One of the most difficult aspects of traveling is organising your travel money. It can be so difficult dealing with multiple currencies, operating in cash and working how long your money will last. The longer you travel, the harder the challenge and the more important it is that you are on top of your money. Once you’ve got a good chunk of savings (if you’re interested you can discover more about ISAs saving accounts to maximise your savings) you will need to figure out the fun part: how you’re going to spend your money overseas.
There are lots of different ways to deal with money on the road, from using your credit card, withdrawing cash, using traveler’s checks or a specialise travel card. Many travellers wind up using credit cards to book things while overseas. Others prefer to use their own money directly, accessing their savings. Whichever way you choose, it’s important you figure out how to manage travel funds quickly, so you can stretch your money, and travels, further.
Using Your Standard Bank Card
This is the simplest way to travel as it takes no forward planning, simply check that you can use your standard bank card overseas and use it to withdraw cash. You can withdraw cash roughly once a week to ensure you’re not carrying too much cash at once. This is an easy way to go about things because you don’t have to worry about organising anything in advance. However, one downside is that you can rack up a lot of fees, both from your bank and from the local ATM you are using to withdraw things from.
Using a Credit Card
Many credit cards will offer you attractive deals or specials to entice you to use them. Some credit cards will offer the option to collect Air Points or Air Rewards as you spend – both options saving you money in the long run. Traveling with a credit card can be really helpful as it will allow you to pre-book accommodation and activities online. Most travellers take a least one credit card with them, as it can be a great safety measure if something unexpected or really expensive comes up.

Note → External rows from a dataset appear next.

$ cat config.mk
export PLATFORM = sky130hd
export DESIGN_NAME = instr_fetch
export DESIGN_NICKNAME = d
export VERILOG_FILES = /design/src/rtl/instr_fetch.sv
export SDC_FILE = /design/constraint.sdc
export NUM_CORES = 1
export LEC_CHECK = 0
export CORE_UTILIZATION = 54
export CTS_CLUSTER_SIZE = 20
export DETAILED_ROUTE_END_ITERATION = 6
export DONT_BUFFER_PORTS = 1
export GPL_TIMING_DRIVEN = 0
export PLACE_DENSITY = 0.72
export RECOVER_POWER = 25
export SETUP_SLACK_MARGIN = 0.2
export SLEW_MARGIN = 20
export SYNTH_ARGS = -nofsm -noshare
export SYNTH_HDL_FRONTEND = slang
export SYNTH_SLANG_ARGS = --single-unit
$ cat constraint.sdc
create_clock -name clk -period 1.39 [get_ports clk]
set_input_delay 0.278 -clock clk [delete_from_list [all_inputs] [get_ports clk]]
set_output_delay 0.278 -clock clk [all_outputs]
set_load 0.05 [all_outputs]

It’s a good idea to keep the majority of your cash in a savings account or a cheque account that cannot be accessed by any of your cards. That way if your cards are lost or stolen you don’t have to worry about all of your money being accessed. There are lots of options for savings accounts across the board, so you don’t have to worry about a lack of options.
Using Traveller’s Checks
The convenience of modern banking has almost made Traveller’s Checks out-dated – they are certainly not as popular as they were in the past. You pre load money into Traveller’s Checks, which can be redeemed in banks and post offices around the world. This saves you carrying cash, and if you lose Traveller’s Checks but have their details recorded you can get replacement Checks, so you’re not losing your money.
Using a Special Travel Cards
Many banks and finance institutions offer Travel Cards, which are the modern version of Traveller’s Checks. You pre-purchase a certain amount of any currency and load it onto the card. You can load it up with more while you’re on the road. Many Travel Cards offer cheaper rates when you are withdrawing at ATMs and usually do not carry such hefty currency conversion fees because you have already converted your money into the local currency. This takes a bit more forward planning than just using your personal ATM card, but allows you to save a little extra money in fees when you’re overseas.

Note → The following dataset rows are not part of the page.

===== config.mk =====
export PLATFORM = sky130hd
export DESIGN_NAME = led_delay_sequencer
export DESIGN_NICKNAME = d
export VERILOG_FILES = /design/src/rtl/led_delay_sequencer.sv
export SDC_FILE = /design/constraint.sdc
export NUM_CORES = 1
export LEC_CHECK = 0
export CORE_MARGIN = 3
export CORE_UTILIZATION = 53
export DETAILED_ROUTE_END_ITERATION = 6
export PLACE_DENSITY = 0.78
export SLEW_MARGIN = 20
export SYNTH_ARGS = -nofsm -noshare
export SYNTH_HDL_FRONTEND = slang
export SYNTH_SLANG_ARGS = --single-unit

===== constraint.sdc =====
create_clock -name clkin -period 2.45 [get_ports clkin]
set_input_delay 0.245 -clock clkin [delete_from_list [all_inputs] [get_ports clkin]]
set_output_delay 0.245 -clock clkin [all_outputs]
set_load 0.03 [all_outputs]

===== src/rtl/led_delay_sequencer.sv =====
// Reaction-timer sequencer: gates the clktick enable, lights an LED bar one
// LED per tick, then waits a pseudo-random number of ticks before pulsing time_out.
module led_delay_sequencer #(
  parameter int                N_LED  = 10,
  parameter int                LFSR_W = 7,
  parameter logic [LFSR_W-1:0] SEED   = {{(LFSR_W-1){1'b0}}, 1'b1}
) (
  input  logic              clkin,
  input  logic              rst,
  input  logic              trigger,
  input  logic              abort,
  input  logic              tick,
  output logic              tick_en,
  output logic [N_LED-1:0]  ledr,
  output logic [LFSR_W-1:0] delay_q,
  output logic              busy,
  output logic              time_out
);

  typedef enum logic [1:0] {
    S_IDLE,
    S_LIGHT,
    S_WAIT,
    S_DONE
  } state_t;

  state_t              state_q, state_d;
  logic [LFSR_W-1:0]   lfsr_q, lfsr_d;
  logic [LFSR_W-1:0]   cnt_q, cnt_d;
  logic [LFSR_W-1:0]   dly_q, dly_d;
  logic [N_LED-1:0]    ledr_q, ledr_d;
  logic                tick_en_q, tick_en_d;
  logic                busy_q, busy_d;
  logic                time_out_q, time_out_d;
  logic [N_LED-1:0]    led_shift;

  // Written as shift-or so a single-LED build needs no special case.
  assign led_shift = (ledr_q << 1) | N_LED'(1);

  // NOTE: every variable gets a default before the case so no path leaves it
  // unassigned; a missing default here would infer a latch.
  always_comb begin
    state_d    = state_q;
    lfsr_d     = {lfsr_q[LFSR_W-2:0], lfsr_q[LFSR_W-1] ^ lfsr_q[LFSR_W-2]};
    cnt_d      = cnt_q;
    dly_d      = dly_q;
    ledr_d     = ledr_q;
    tick_en_d  = tick_en_q;
    busy_d     = busy_q;
    time_out_d = 1'b0;

    case (state_q)
      S_IDLE: begin
        tick_en_d = 1'b0;
        busy_d    = 1'b0;
        if (trigger) begin
          state_d   = S_LIGHT;
          ledr_d    = '0;
          tick_en_d = 1'b1;
          busy_d    = 1'b1;
        end
      end

      S_LIGHT: begin
        if (abort) begin
          state_d   = S_IDLE;
          ledr_d    = '0;
          tick_en_d = 1'b0;
          busy_d    = 1'b0;
        end else if (tick) begin
          ledr_d = led_shift;
          if (led_shift[N_LED-1]) begin
            dly_d   = lfsr_q;
            cnt_d   = lfsr_q;
            state_d = S_WAIT;
          end
        end
      end

      S_WAIT: begin
        // Abort takes priority even over the tick that would end the wait.
        if (abort) begin
          state_d   = S_IDLE;
          ledr_d    = '0;
          tick_en_d = 1'b0;
          busy_d    = 1'b0;
        end else if (tick) begin
          if (cnt_q == LFSR_W'(1)) begin
            state_d    = S_DONE;
            ledr_d     = '0;
            tick_en_d  = 1'b0;
            time_out_d = 1'b1;
          end else begin
            cnt_d = cnt_q - LFSR_W'(1);
          end
        end
      end

      S_DONE: begin
        state_d = S_IDLE;
        busy_d  = 1'b0;
      end

      default: state_d = S_IDLE;
    endcase
  end

  // NOTE: sequential state uses non-blocking assignments so every flop samples
  // the pre-edge values of the others, matching the hardware register behaviour.
  always_ff @(posedge clkin) begin
    if (rst) begin
      state_q    <= S_IDLE;
      lfsr_q     <= SEED;
      cnt_q      <= '0;
      dly_q      <= '0;
      ledr_q     <= '0;
      tick_en_q  <= 1'b0;
      busy_q     <= 1'b0;
      time_out_q <= 1'b0;
    end else begin
      state_q    <= state_d;
      lfsr_q     <= lfsr_d;
      cnt_q      <= cnt_d;
      dly_q      <= dly_d;
      ledr_q     <= ledr_d;
      tick_en_q  <= tick_en_d;
      busy_q     <= busy_d;
      time_out_q <= time_out_d;
    end
  end

  assign tick_en  = tick_en_q;
  assign ledr     = ledr_q;
  assign delay_q  = dly_q;
  assign busy     = busy_q;
  assign time_out = time_out_q;

endmodule


==> out/results.md, run 1 <==
| Result | Reported | Unit |
|---|---|---|
| Relative area change from synthesis to final layout | 21.2 | % |
| Yosys cell types | 43 | - |
| Number of DRC violations after detailed routing | 0 | - |
| Post-synth EDFFs | 0 | - |
| Sequential share of the synthesized area | 41.8 | % |
| Post-Syn Area | 0.00173 | sq mm |
| TritonCTS Sinks | 36 | - |
| Post-DR vias/cell | 5.66 | - |
| H-tree Lvls | 2 | - |
| Endpoint class of the critical path | flip-flop | - |
| Antenna-violating nets left | 0 | - |
| Full die area | 0.00398 | sq mm |
| Global-route wire length before repair | 6.93 | mm |
| Number of nets in the finished design | 231 | - |
| Wire length per cell after detailed routing | 14.8 | um |
| TritonCTS clock tree | built | - |
| GPL Wtd Cong | 0.885 | - |
| Synthesized flop and latch total | 36 | - |
| Number of CTS-inserted buffers | 5 | - |
| GRT Util Overall | 21.3 | % |
| Number of rows created at floorplan | 20 | - |
| Final hold violation count | 0 | - |
| Vias post-DR | 1,494 | - |
| Cts repair resizes | 0 | - |
| Worst hold path type | flip-flop to flip-flop | - |
| Net Switching | 304 | uW |
| Gate Count Post-Synth | 194 | - |
| Outcome | complete, no violations | - |
| Top FF cell, synth | sky130_fd_sc_hd__dfxtp_1 | - |
| Clock share of power | 35.2 | % |
| Placeable Area | 0.00308 | sq mm |
| Final setup vio count | 0 | - |
| Clk_skew | 0.00767 | ns |
| Worst rel slew slack | 63.0 | % |
| Syn. warnings | 0 | - |
| Clock-pin slew of the registers on the worst-case setup and hold paths | 0.11 | ns |
| Type of the worst setup path | flip-flop to flip-flop | - |
| Y dimension of the die | 63.1 | um |
| Number of global-route vias before repair | 1,568 | - |
| Setup repair after global routing missed its margin | false | - |
| Portion of total power attributed to sequential cells | 51.9 | % |
| Arrival time at the worst endpoint | 2.28 | ns |
| Maximum fanout count along the critical path | 13 | - |
| Total half-perimeter wirelength after legalization and detailed placement | 2.86 | mm |
| Final worst path period need | 2.00 | ns |
| Total grt overflow | 0 | - |
| Total inserted antenna cells | 0 | - |
| Largest vdd supply drop | 0.403 | mV |
| Drt total wl | 3.91 | mm |
| Post-CTS setup-driven buffer insertion count | 0 | - |
| Detailed Route Iter0 Violations | 73 | - |
| Reported max-cap violation count | 0 | - |
| Critical path startpoint category | flip-flop | - |
| Critical Path RT | 2.73 | ns |
| Pin count of the biggest net entering global routing | 24 | - |
| Worst Hold Margin | 0.462 | ns |
| Number of primary I/O pins | 25 | - |
| Total negative setup slack | 0 | ns |
| Cts-stage hold buffer count | 0 | - |
| Max-slew violation total from the final report | 0 | - |
| Clk Tree Root Cell | sky130_fd_sc_hd__clkbuf_4 | - |
| Worst-Skew Late Latency | 0.33 | ns |
| Number of nets produced by synthesis | 206 | - |
| Switching power as a share of total power | 26.0 | % |
| Logic gate share of total power | 12.8 | % |
| Proportion of synthesized flip-flops having asynchronous set or reset | 0 | % |
| Share of cells above drive strength 1 | 9.55 | % |
| Avg Synthesized Cell Area | 8.89 | sq um |
| Clk buf depth | 2 | - |
| Peak clock frequency supported by timing | 0.500 | GHz |
| Final worst-path cycle share | 81.7 | % |
| Starting Density | 56.1 | % |
| Number of antenna violations at the first check in global routing | 0 | - |
| First-pass detailed-route iteration total | 4 | - |
| Number of buffer cells added on primary ports | 24 | - |
| Total internal power | 866 | uW |
| Power density cells | 560 | mW/mm^2 |
| Leakage Power | 0.897 | nW |
| Horizontal extent of the die | 63.1 | um |
| Least-Margin Pin Slew | 0.554 | ns |
## through the flow
stage / instances / area, sq um / utilization (%) / power [mW] / worst slack (ns)
4_1_cts: 264 / 2090 / 67.9 / 1.18 / 0.452
5_1_grt: 264 / 2090 / 67.9 / 1.22 / 0.291
6_report: 264 / 2090 / 67.9 / 1.17 / 0.450
3_5_place_dp: 256 / 2010 / 65.3 / 0.769 / 0.373
2_1_floorplan: 194 / 1730 / - / 0.719 / 0.611
3_3_place_gp: 256 / 2010 / 65.3 / 0.763 / 0.479
## worst max-delay path, stage by stage, from the launching register on
cell and delay, ns:
sky130_fd_sc_hd__dfxtp_1 0.41, sky130_fd_sc_hd__ha_1 0.19, sky130_fd_sc_hd__nor4b_4 0.40, sky130_fd_sc_hd__a21oi_2 0.25, sky130_fd_sc_hd__or4_1 0.54, sky130_fd_sc_hd__a21oi_1 0.14
## sequential cells by signal (all words and copies together) (netlist names)
name      count
ledr         10
cnt_q         7
delay_q       7
lfsr_q        7
state_q       2
busy          1
tick_en       1
time_out      1
## logic make-up (layout without fill, tap and decap cells)
group,after synthesis,count (layout),synth area share [%]
simple gates,67,67,21.8
compound gates,61,61,25.1
flops,36,36,41.8
buf+inv,20,46,4.50
fa+ha+maj,7,7,5.08
mux,2,2,1.31
xor+xnor,1,1,0.508
## cells in the mapped netlist (2+ instances only)
cell type                  instances  area (sq um)
sky130_fd_sc_hd__a31oi_1           3          18.8
sky130_fd_sc_hd__nor4_1            3          18.8
sky130_fd_sc_hd__nand3b_1          2          15.0
sky130_fd_sc_hd__nand2_1          21          78.8
sky130_fd_sc_hd__or4_1             2          15.0
sky130_fd_sc_hd__nor2_2            2          12.5
sky130_fd_sc_hd__nor3_1            2          10.0
sky130_fd_sc_hd__o211a_1           8          80.1
sky130_fd_sc_hd__and3_1            3          18.8
sky130_fd_sc_hd__inv_1            10          37.5
sky130_fd_sc_hd__nand2b_1          5          31.3
sky130_fd_sc_hd__nor2_1            7          26.3
sky130_fd_sc_hd__clkbuf_1          8          30.0
sky130_fd_sc_hd__a21oi_1          19          95.1
sky130_fd_sc_hd__nor2b_1           8          50.1
sky130_fd_sc_hd__mux2_2            2          22.5
sky130_fd_sc_hd__a41o_1            8          80.1
sky130_fd_sc_hd__o21ai_0          11          55.1
sky130_fd_sc_hd__dfxtp_1          36           721
sky130_fd_sc_hd__nand3_1           4          20.0
sky130_fd_sc_hd__buf_2             2          10.0
sky130_fd_sc_hd__ha_1              7          87.6
## layer usage
layer	routed length (um)	global-route usage, %
met5	0	0
met4	48	8.82
met3	153	5.53
met2	1990	35.0
met1	1710	26.3
## final timing paths
check	from	endpoint	slack [ns]	depth (start not counted)
min	delay_q[5]$_SDFFE_PP0P_	delay_q[5]$_SDFFE_PP0P_	0.46	2
max	cnt_q[0]$_SDFFE_PP0P_	state_q[1]$_SDFFE_PP0P_	0.45	5
min reg2reg	delay_q[5]$_SDFFE_PP0P_	delay_q[5]$_SDFFE_PP0P_	0.46	2
max reg2reg	cnt_q[0]$_SDFFE_PP0P_	state_q[1]$_SDFFE_PP0P_	0.45	5
## placed cells by master (no fill, tap or decap), drive strengths merged, types with 4 or more instances in the layout
cell           count
nor2               9
clkbuf             5
inv               10
a41o               8
clkdlybuf4s50     24
ha                 7
o211a              8
buf                4
a21oi             20
nand2             21
dfxtp             36
o21ai             12
nand3              4
nor2b              8
nand2b             5
## layout make-up
| cell class | count | area (sq um) |
|---|---|---|
| multi-input cells | 138 | 927 |
| flip-flops and latches | 36 | 721 |
| clock buffers | 5 | 37.5 |
| clock inverters | 3 | 42.5 |
| fillers | 250 | 987 |
| repair buffers | 28 | 270 |
| inverters | 10 | 37.5 |
| well taps | 44 | 55.1 |
## power groups by stage
stage | Combinational, mW | Sequential [mW] | Clock (mW)
6_report | 0.150 | 0.607 | 0.412
5_1_grt | 0.167 | 0.609 | 0.444
4_1_cts | 0.149 | 0.607 | 0.419
3_5_place_dp | 0.148 | 0.621 | 0
3_3_place_gp | 0.143 | 0.620 | 0
2_1_floorplan | 0.0906 | 0.629 | 0
No activity file was read; power rests on OpenSTA's default activity.
==> inputs of run 2 (changes only) <==
- clock period: 2.45 -> 1.9 ns (I/O delays scaled with it)
==> out/results.md, run 2 (synthesis gave the netlist of run 1 again) <==
| Result | Reported | Unit | vs previous |
|---|---|---|---|
| Outcome | complete, no violations | - | unchanged |
| Cell breakdown of the critical path | inv_1 > ha_1 > nor4b_4 > buf_6 > a21oi_2 > or4_1 > a21oi_2 | - | was ha_1 > nor4b_4 > a21oi_2 > or4_1 > a21oi_1 |
| Endpoint of the worst register-to-register path | state_q[1]$_SDFFE_PP0P_ | - | unchanged |
| Final hold violation count | 0 | - | unchanged |
| Total internal power | 1.00 | mW | was 866 uW |
| Leakage Power | 0.932 | nW | was 0.897 nW |
| Worst hold path type | flip-flop to flip-flop | - | unchanged |
| TritonCTS clock tree | built | - | unchanged |
| Clk Tree Root Cell | sky130_fd_sc_hd__clkbuf_4 | - | unchanged |
| Total negative setup slack | 0 | ns | unchanged |
| Clk_skew | 0.00972 | ns | was 0.00767 ns |
| Startpoint of the worst hold path | delay_q[4]$_SDFFE_PP0P_ | - | was delay_q[5]$_SDFFE_PP0P_ |
| Dominant cell type by count on the critical path | sky130_fd_sc_hd__a21oi_2 | - |  |
| Final worst-path cycle share | 97.9 | % | was 81.7% |
| Pin count of the biggest net entering global routing | 24 | - | unchanged |
| Setup slack of the most critical reg-to-reg path | 0.04 | ns | was 0.45 ns |
| Worst rel slew slack | 67.3 | % | was 63.0% |
| Number of DRC violations after detailed routing | 0 | - | unchanged |
| Least-Margin Pin Slew | 0.489 | ns | was 0.554 ns |
| GPL Wtd Cong | 0.956 | - | was 0.885 |
| Worst Hold Margin | 0.468 | ns | was 0.462 ns |
| Final worst path period need | 1.86 | ns | was 2.00 ns |
| Horizontal extent of the die | 63.1 | um | unchanged |
| Power density cells | 661 | mW/mm^2 | was 560 mW/mm^2 |
| Share of cells above drive strength 1 | 14.9 | % | was 9.55% |
| Number of rows created at floorplan | 20 | - | unchanged |
| Endpoint class of the critical path | flip-flop | - | unchanged |
| Worst r2r path cells | 7 | - | was 5 |
| Total half-perimeter wirelength after legalization and detailed placement | 2.77 | mm | was 2.86 mm |
| Highest-count cells in the layout ignoring fill and taps | sky130_fd_sc_hd__dfxtp_1 (35), sky130_fd_sc_hd__clkdlybuf4s50_1 (24), sky130_fd_sc_hd__nand2_1 (21), sky130_fd_sc_hd__a21oi_1 (17) | - | was sky130_fd_sc_hd__dfxtp_1 (36), sky130_fd_sc_hd__clkdlybuf4s50_1 (24), sky130_fd_sc_hd__nand2_1 (21), sky130_fd_sc_hd__a21oi_1 (19), sky130_fd_sc_hd__o21ai_0 (11) |
| Drt total wl | 4.06 | mm | was 3.91 mm |
| Global-route wire length before repair | 7.08 | mm | was 6.93 mm |
| Total power | 1.42 | mW | was 1.17 mW |
| Total inserted antenna cells | 0 | - | unchanged |
| Type of the worst setup path | flip-flop to flip-flop | - | unchanged |
| Logic gate share of total power | 15.2 | % | was 12.8% |
| Antenna-violating nets left | 0 | - | unchanged |
| Total grt overflow | 0 | - | unchanged |
| Maximum fanout count along the critical path | 7 | - | was 13 |
| Worst-Skew Late Latency | 0.36 | ns | was 0.33 ns |
| Number of primary I/O pins | 25 | - | unchanged |
| Number of CTS-inserted buffers | 5 | - | unchanged |
| Vias post-DR | 1,610 | - | was 1,494 |
| Number of antenna violations at the first check in global routing | 0 | - | unchanged |
| Clk buf depth | 2 | - | unchanged |
| Clock-pin slew of the registers on the worst-case setup and hold paths | 0.12 | ns | was 0.11 ns |
| # fillers | 243 | - | was 250 |
| Arrival time at the worst endpoint | 2.15 | ns | was 2.28 ns |
| Worst slack after detailed placement | 0.0208 | ns | was 0.373 ns |
| Full die area | 0.00398 | sq mm | unchanged |
| Detailed Route Iter0 Violations | 122 | - | was 73 |
| Layout Utilization | 69.9 | % | was 67.9% |
| Number of global-route vias before repair | 1,585 | - | was 1,568 |
| Net Switching | 421 | uW | was 304 uW |
| Final setup vio count | 0 | - | unchanged |
| Worst setup path start | cnt_q[1]$_SDFFE_PP0P_ | - | was cnt_q[0]$_SDFFE_PP0P_ |
| Max-slew violation total from the final report | 0 | - | unchanged |
| Critical Path RT | 2.19 | ns | was 2.73 ns |
| H-tree Lvls | 2 | - | unchanged |
| CP Capture Point | state_q[1]$_SDFFE_PP0P_ | - | unchanged |
| Crit path max-delay cell type | sky130_fd_sc_hd__or4_1 | - | unchanged |
| Starting Density | 56.1 | % | unchanged |
| Critical path startpoint category | flip-flop | - | unchanged |
| GRT Util Overall | 22.2 | % | was 21.3% |
| Critical Path Max Stage Delay | 0.56 | ns | was 0.54 ns |
| Post-CTS setup-driven buffer insertion count | 0 | - | unchanged |
| Reported max-cap violation count | 0 | - | unchanged |
| Relative area change from synthesis to final layout | 24.7 | % | was 21.2% |
| Placeable Area | 0.00308 | sq mm | unchanged |
| First-pass detailed-route iteration total | 4 | - | unchanged |
| TritonCTS Sinks | 36 | - | unchanged |
| Worst reg2reg path startpoint | cnt_q[1]$_SDFFE_PP0P_ | - | was cnt_q[0]$_SDFFE_PP0P_ |
| Number of buffer cells added on primary ports | 24 | - | unchanged |
| Most frequent standard cell in the layout excluding fill and tap cells | sky130_fd_sc_hd__dfxtp_1 | - | unchanged |
| Y dimension of the die | 63.1 | um | unchanged |
| Switching power as a share of total power | 29.6 | % | was 26.0% |
| Clock share of power | 29.7 | % | was 35.2% |
| Worst setup margin | 0.0393 | ns | was 0.450 ns |
| Peak clock frequency supported by timing | 0.537 | GHz | was 0.500 GHz |
| Portion of total power attributed to sequential cells | 55.1 | % | was 51.9% |
| Number of nets in the finished design | 239 | - | was 231 |
| Wire length per cell after detailed routing | 14.9 | um | was 14.8 um |
| Largest vdd supply drop | 0.501 | mV | was 0.403 mV |
| Setup repair after global routing missed its margin | true | - | was false |
| Flip-flop count of the largest register, all copies and words added | 10 | - | unchanged |
| Post-DR vias/cell | 5.92 | - | was 5.66 |
## run 2: cell type report
| type | count | area [sq um] | share of cell area (%) |
|---|---|---|---|
| Inverter | 10 | 37.5 | 1.74 |
| Timing Repair Buffer | 36 | 334 | 15.5 |
| Sequential cell | 36 | 722 | 33.5 |
| Multi-Input combinational cell | 138 | 947 | 44.0 |
| Clock inverter | 3 | 18.8 | 0.872 |
| Clock buffer | 5 | 37.5 | 1.74 |
| Tap cell | 44 | 55.1 | 2.56 |
## run 2: routing by layer
| layer | vias up | wire (um) | global-route usage, % |
|---|---|---|---|
| li1 | 770 | - | - |
| met1 | 795 | 1730 | 26.0 |
| met2 | 36 | 2080 | 37.8 |
| met3 | 9 | 163 | 5.53 |
| met4 | 0 | 89 | 10.5 |
| met5 | - | 0 | 0 |
## run 2: how the worst min path moves through the flow
stage | cells past startpoint | end | slack (ns)
detailed placement | 2 | delay_q[3]$_SDFFE_PP0P_ | 0.45
CTS | 2 | delay_q[3]$_SDFFE_PP0P_ | 0.47
floorplan | 1 | lfsr_q[1]$_SDFF_PP0_ | 0.26
global placement | 2 | delay_q[4]$_SDFFE_PP0P_ | 0.45
finish | 2 | delay_q[4]$_SDFFE_PP0P_ | 0.47
global route | 2 | delay_q[0]$_SDFFE_PP0P_ | 0.50
## run 2: what timing repair did
action,CTS,global route
setup endpoints to repair,2,12
hold buffers,0,0
pin swaps,0,1
resized for setup,1,6
## run 2: metrics by stage
step                area (sq um)  instances
detailed placement          2070        264
global route                2150        272
global placement            2070        264
floorplan                   1730        194
CTS                         2130        272
finish                      2150        272
## run 2: power by group through the flow
stage	combinational, mW	clock (mW)	sequential, mW
3_3_place_gp	0.191	0	0.799
3_5_place_dp	0.199	0	0.801
6_report	0.216	0.422	0.783
2_1_floorplan	0.117	0	0.811
5_1_grt	0.234	0.470	0.787
4_1_cts	0.203	0.427	0.783
## run 2: critical path: cells and delay by family, from the launching register on
kind	cells	cell delay (ns)
flip-flops	1	0.33
AND/OR/NAND/NOR	2	0.78
buffers and inverters	2	0.23
AO/OA/AOI/OAI	2	0.26
adder cells (fa/ha/maj)	1	0.17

There’s no right or wrong way to deal with money overseas, but it is important that you are mindful of fees and what your transactions cost overseas. It is very easy to spend way too much money on paying for the luxury of using your card in foreign countries. Whether you want to find a credit card that has attractive rates overseas, or you want to invest in a specialised Travel Card, make sure you give yourself a few weeks to get your banking method sorted.
How do you deal with your money overseas?